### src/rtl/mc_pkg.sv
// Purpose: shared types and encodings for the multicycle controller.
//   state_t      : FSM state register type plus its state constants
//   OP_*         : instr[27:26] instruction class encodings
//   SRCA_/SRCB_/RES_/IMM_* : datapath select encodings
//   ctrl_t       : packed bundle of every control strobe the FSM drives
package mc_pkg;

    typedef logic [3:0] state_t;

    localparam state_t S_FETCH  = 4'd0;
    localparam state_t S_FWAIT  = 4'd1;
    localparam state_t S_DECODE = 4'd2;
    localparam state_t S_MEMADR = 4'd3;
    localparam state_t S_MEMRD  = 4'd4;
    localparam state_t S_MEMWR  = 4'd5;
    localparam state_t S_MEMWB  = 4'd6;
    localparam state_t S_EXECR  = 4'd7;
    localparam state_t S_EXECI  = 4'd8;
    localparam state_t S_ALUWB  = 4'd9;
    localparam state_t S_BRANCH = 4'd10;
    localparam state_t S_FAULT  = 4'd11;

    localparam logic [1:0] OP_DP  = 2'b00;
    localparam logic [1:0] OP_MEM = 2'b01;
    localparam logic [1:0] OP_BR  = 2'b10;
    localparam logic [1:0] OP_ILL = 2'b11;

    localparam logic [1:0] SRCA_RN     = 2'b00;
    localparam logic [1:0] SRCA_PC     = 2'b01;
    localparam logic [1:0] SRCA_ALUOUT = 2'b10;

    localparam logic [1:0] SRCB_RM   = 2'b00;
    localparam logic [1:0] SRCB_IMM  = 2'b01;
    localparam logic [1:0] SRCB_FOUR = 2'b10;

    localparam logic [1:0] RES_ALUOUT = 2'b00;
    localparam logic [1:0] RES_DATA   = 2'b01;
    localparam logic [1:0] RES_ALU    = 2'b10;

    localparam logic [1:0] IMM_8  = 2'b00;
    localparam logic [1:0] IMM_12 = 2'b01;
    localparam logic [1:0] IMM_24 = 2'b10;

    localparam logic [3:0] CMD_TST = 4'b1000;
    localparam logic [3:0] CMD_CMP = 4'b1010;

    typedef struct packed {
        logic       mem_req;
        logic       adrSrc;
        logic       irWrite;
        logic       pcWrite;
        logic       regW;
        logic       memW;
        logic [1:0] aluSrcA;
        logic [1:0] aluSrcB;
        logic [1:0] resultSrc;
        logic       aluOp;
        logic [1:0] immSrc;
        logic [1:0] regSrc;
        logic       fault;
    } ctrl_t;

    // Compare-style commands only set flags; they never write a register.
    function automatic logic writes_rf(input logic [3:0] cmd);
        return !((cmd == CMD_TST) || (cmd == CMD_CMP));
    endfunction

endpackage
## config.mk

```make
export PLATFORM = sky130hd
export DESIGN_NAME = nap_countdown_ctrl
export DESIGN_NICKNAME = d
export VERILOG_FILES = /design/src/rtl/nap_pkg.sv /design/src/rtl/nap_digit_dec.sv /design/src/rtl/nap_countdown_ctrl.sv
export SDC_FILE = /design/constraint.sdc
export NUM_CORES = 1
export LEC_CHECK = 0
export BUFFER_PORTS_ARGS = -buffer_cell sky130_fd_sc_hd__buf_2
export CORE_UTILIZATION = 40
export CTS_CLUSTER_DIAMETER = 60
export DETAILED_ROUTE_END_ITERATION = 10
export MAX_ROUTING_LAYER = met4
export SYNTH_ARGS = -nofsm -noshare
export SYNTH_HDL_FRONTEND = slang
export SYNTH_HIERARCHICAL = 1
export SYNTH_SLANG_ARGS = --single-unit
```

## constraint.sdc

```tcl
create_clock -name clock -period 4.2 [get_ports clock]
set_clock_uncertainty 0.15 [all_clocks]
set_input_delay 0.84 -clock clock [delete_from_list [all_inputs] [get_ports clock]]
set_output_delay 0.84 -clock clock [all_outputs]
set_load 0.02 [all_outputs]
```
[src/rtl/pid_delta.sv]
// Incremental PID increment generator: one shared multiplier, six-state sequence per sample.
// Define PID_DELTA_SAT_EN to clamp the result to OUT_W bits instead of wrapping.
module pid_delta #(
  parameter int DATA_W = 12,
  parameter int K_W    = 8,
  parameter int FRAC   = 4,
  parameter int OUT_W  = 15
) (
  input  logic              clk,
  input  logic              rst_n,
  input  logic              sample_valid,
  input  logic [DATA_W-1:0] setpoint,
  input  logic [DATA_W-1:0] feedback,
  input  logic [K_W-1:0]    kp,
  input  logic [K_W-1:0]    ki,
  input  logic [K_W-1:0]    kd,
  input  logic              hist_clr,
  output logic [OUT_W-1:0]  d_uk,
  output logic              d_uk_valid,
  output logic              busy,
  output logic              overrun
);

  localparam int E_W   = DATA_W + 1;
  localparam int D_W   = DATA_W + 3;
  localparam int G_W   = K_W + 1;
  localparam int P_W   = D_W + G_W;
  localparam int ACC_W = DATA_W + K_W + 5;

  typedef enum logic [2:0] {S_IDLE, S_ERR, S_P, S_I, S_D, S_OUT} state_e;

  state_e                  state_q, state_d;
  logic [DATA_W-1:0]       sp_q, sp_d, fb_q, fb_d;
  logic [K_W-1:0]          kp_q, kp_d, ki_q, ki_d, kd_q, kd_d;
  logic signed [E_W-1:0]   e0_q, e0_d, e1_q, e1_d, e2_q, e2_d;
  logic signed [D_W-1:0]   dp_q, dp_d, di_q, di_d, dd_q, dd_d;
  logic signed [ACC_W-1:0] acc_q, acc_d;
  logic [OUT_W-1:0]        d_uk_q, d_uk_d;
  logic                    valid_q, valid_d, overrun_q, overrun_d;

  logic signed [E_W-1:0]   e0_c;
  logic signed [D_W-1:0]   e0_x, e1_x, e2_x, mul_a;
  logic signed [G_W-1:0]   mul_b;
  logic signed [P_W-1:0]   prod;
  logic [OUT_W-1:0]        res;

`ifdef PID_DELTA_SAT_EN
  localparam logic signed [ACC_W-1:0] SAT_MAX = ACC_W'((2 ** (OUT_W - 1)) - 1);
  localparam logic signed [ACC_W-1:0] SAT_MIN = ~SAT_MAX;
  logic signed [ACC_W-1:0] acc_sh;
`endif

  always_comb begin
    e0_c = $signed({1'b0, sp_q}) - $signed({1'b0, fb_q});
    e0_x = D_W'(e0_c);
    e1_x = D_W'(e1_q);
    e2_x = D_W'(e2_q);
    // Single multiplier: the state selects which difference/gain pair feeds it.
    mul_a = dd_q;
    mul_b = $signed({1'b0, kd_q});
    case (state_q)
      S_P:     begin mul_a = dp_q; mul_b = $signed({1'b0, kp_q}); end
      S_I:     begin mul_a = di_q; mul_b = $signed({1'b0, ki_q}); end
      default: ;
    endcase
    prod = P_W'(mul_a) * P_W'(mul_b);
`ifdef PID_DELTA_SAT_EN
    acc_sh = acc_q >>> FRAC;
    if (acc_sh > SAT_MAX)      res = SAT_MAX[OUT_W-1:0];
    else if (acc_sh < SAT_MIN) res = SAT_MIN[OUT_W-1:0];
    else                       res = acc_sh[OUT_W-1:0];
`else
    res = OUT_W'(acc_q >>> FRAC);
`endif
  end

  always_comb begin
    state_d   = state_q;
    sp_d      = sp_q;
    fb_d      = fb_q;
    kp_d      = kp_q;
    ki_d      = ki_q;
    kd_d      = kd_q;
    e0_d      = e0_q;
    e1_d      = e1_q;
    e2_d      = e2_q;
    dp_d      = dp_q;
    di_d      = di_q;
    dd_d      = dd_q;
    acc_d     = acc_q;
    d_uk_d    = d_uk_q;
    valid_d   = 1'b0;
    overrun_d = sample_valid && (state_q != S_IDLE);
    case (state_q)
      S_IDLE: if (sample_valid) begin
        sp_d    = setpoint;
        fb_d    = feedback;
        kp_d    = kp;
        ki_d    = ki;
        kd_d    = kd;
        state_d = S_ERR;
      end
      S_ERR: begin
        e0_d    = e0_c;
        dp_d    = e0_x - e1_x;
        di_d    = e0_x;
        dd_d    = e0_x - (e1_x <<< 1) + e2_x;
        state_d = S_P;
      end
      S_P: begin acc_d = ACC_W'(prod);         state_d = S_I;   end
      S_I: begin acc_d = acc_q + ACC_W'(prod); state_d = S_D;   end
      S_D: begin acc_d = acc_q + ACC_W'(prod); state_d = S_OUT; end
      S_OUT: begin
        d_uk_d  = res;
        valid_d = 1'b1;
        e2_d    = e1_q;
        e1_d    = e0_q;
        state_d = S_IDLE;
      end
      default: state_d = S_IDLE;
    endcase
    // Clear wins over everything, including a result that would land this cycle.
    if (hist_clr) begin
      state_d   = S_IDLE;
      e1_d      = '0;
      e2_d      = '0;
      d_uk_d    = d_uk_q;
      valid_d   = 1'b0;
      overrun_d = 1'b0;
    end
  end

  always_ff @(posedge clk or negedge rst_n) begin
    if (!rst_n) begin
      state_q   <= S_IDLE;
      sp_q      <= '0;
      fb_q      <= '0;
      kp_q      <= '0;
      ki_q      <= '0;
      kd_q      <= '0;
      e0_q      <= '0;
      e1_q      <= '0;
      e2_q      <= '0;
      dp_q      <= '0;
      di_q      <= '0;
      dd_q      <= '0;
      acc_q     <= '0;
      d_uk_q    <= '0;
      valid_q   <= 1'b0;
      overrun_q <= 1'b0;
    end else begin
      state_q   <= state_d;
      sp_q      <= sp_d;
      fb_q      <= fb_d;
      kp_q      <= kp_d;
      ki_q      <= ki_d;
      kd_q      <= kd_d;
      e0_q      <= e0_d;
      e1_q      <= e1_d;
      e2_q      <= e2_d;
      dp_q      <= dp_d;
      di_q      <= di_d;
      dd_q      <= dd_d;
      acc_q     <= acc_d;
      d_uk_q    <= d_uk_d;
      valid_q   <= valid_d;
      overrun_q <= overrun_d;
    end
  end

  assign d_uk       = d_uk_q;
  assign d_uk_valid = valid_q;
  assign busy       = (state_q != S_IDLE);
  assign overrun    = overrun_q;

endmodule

▸ What to work on: Copy whichever lines in the listing above hold "encodings".

▸ Response:
// Purpose: shared types and encodings for the multicycle controller.
//   OP_*         : instr[27:26] instruction class encodings
//   SRCA_/SRCB_/RES_/IMM_* : datapath select encodings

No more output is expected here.